[Start of section]
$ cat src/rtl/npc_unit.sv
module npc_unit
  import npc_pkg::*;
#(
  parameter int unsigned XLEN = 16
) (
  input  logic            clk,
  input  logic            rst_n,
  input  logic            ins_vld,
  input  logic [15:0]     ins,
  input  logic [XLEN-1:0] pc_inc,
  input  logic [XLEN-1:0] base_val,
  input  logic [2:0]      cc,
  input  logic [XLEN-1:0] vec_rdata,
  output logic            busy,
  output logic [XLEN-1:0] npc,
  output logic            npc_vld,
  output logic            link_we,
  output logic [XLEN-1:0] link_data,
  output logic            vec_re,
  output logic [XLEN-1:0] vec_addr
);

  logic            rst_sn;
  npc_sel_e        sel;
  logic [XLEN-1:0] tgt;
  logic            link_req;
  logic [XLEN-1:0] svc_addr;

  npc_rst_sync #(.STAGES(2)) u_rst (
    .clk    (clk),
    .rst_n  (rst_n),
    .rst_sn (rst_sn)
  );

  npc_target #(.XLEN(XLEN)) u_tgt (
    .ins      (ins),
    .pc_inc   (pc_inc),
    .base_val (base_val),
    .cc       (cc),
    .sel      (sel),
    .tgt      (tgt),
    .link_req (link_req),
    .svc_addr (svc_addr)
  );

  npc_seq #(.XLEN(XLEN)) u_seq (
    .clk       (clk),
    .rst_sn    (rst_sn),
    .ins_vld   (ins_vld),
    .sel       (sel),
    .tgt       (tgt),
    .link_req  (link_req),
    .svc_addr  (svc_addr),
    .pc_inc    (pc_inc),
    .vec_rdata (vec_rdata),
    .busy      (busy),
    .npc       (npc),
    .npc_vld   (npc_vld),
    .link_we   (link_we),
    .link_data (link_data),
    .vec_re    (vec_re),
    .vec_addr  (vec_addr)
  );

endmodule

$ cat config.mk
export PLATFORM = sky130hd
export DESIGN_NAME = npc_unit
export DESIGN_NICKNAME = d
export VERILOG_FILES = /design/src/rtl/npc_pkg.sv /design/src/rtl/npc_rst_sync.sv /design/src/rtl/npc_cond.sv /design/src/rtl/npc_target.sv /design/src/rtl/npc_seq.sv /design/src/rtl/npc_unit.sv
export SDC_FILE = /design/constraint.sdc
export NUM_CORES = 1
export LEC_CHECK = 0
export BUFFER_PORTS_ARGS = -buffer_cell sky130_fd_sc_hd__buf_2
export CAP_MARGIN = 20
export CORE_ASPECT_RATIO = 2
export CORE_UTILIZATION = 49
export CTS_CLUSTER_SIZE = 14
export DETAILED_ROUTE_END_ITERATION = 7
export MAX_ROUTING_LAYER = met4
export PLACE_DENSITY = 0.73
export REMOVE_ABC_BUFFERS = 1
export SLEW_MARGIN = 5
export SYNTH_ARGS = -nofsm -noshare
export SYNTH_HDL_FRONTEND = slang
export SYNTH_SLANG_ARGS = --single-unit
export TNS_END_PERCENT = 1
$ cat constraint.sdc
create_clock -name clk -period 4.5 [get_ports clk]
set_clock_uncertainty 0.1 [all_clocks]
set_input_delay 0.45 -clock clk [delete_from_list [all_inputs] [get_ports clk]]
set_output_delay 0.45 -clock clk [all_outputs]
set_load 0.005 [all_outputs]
[End of section]
Exercise aim:
Set the data down once more, exactly as it stands.

Exercise solution:
$ cat src/rtl/npc_unit.sv
module npc_unit
  import npc_pkg::*;
#(
  parameter int unsigned XLEN = 16
) (
  input  logic            clk,
  input  logic            rst_n,
  input  logic            ins_vld,
  input  logic [15:0]     ins,
  input  logic [XLEN-1:0] pc_inc,
  input  logic [XLEN-1:0] base_val,
  input  logic [2:0]      cc,
  input  logic [XLEN-1:0] vec_rdata,
  output logic            busy,
  output logic [XLEN-1:0] npc,
  output logic            npc_vld,
  output logic            link_we,
  output logic [XLEN-1:0] link_data,
  output logic            vec_re,
  output logic [XLEN-1:0] vec_addr
);

  logic            rst_sn;
  npc_sel_e        sel;
  logic [XLEN-1:0] tgt;
  logic            link_req;
  logic [XLEN-1:0] svc_addr;

  npc_rst_sync #(.STAGES(2)) u_rst (
    .clk    (clk),
    .rst_n  (rst_n),
    .rst_sn (rst_sn)
  );

  npc_target #(.XLEN(XLEN)) u_tgt (
    .ins      (ins),
    .pc_inc   (pc_inc),
    .base_val (base_val),
    .cc       (cc),
    .sel      (sel),
    .tgt      (tgt),
    .link_req (link_req),
    .svc_addr (svc_addr)
  );

  npc_seq #(.XLEN(XLEN)) u_seq (
    .clk       (clk),
    .rst_sn    (rst_sn),
    .ins_vld   (ins_vld),
    .sel       (sel),
    .tgt       (tgt),
    .link_req  (link_req),
    .svc_addr  (svc_addr),
    .pc_inc    (pc_inc),
    .vec_rdata (vec_rdata),
    .busy      (busy),
    .npc       (npc),
    .npc_vld   (npc_vld),
    .link_we   (link_we),
    .link_data (link_data),
    .vec_re    (vec_re),
    .vec_addr  (vec_addr)
  );

endmodule

$ cat config.mk
export PLATFORM = sky130hd
export DESIGN_NAME = npc_unit
export DESIGN_NICKNAME = d
export VERILOG_FILES = /design/src/rtl/npc_pkg.sv /design/src/rtl/npc_rst_sync.sv /design/src/rtl/npc_cond.sv /design/src/rtl/npc_target.sv /design/src/rtl/npc_seq.sv /design/src/rtl/npc_unit.sv
export SDC_FILE = /design/constraint.sdc
export NUM_CORES = 1
export LEC_CHECK = 0
export BUFFER_PORTS_ARGS = -buffer_cell sky130_fd_sc_hd__buf_2
export CAP_MARGIN = 20
export CORE_ASPECT_RATIO = 2
export CORE_UTILIZATION = 49
export CTS_CLUSTER_SIZE = 14
export DETAILED_ROUTE_END_ITERATION = 7
export MAX_ROUTING_LAYER = met4
export PLACE_DENSITY = 0.73
export REMOVE_ABC_BUFFERS = 1
export SLEW_MARGIN = 5
export SYNTH_ARGS = -nofsm -noshare
export SYNTH_HDL_FRONTEND = slang
export SYNTH_SLANG_ARGS = --single-unit
export TNS_END_PERCENT = 1
$ cat constraint.sdc
create_clock -name clk -period 4.5 [get_ports clk]
set_clock_uncertainty 0.1 [all_clocks]
set_input_delay 0.45 -clock clk [delete_from_list [all_inputs] [get_ports clk]]
set_output_delay 0.45 -clock clk [all_outputs]
set_load 0.005 [all_outputs]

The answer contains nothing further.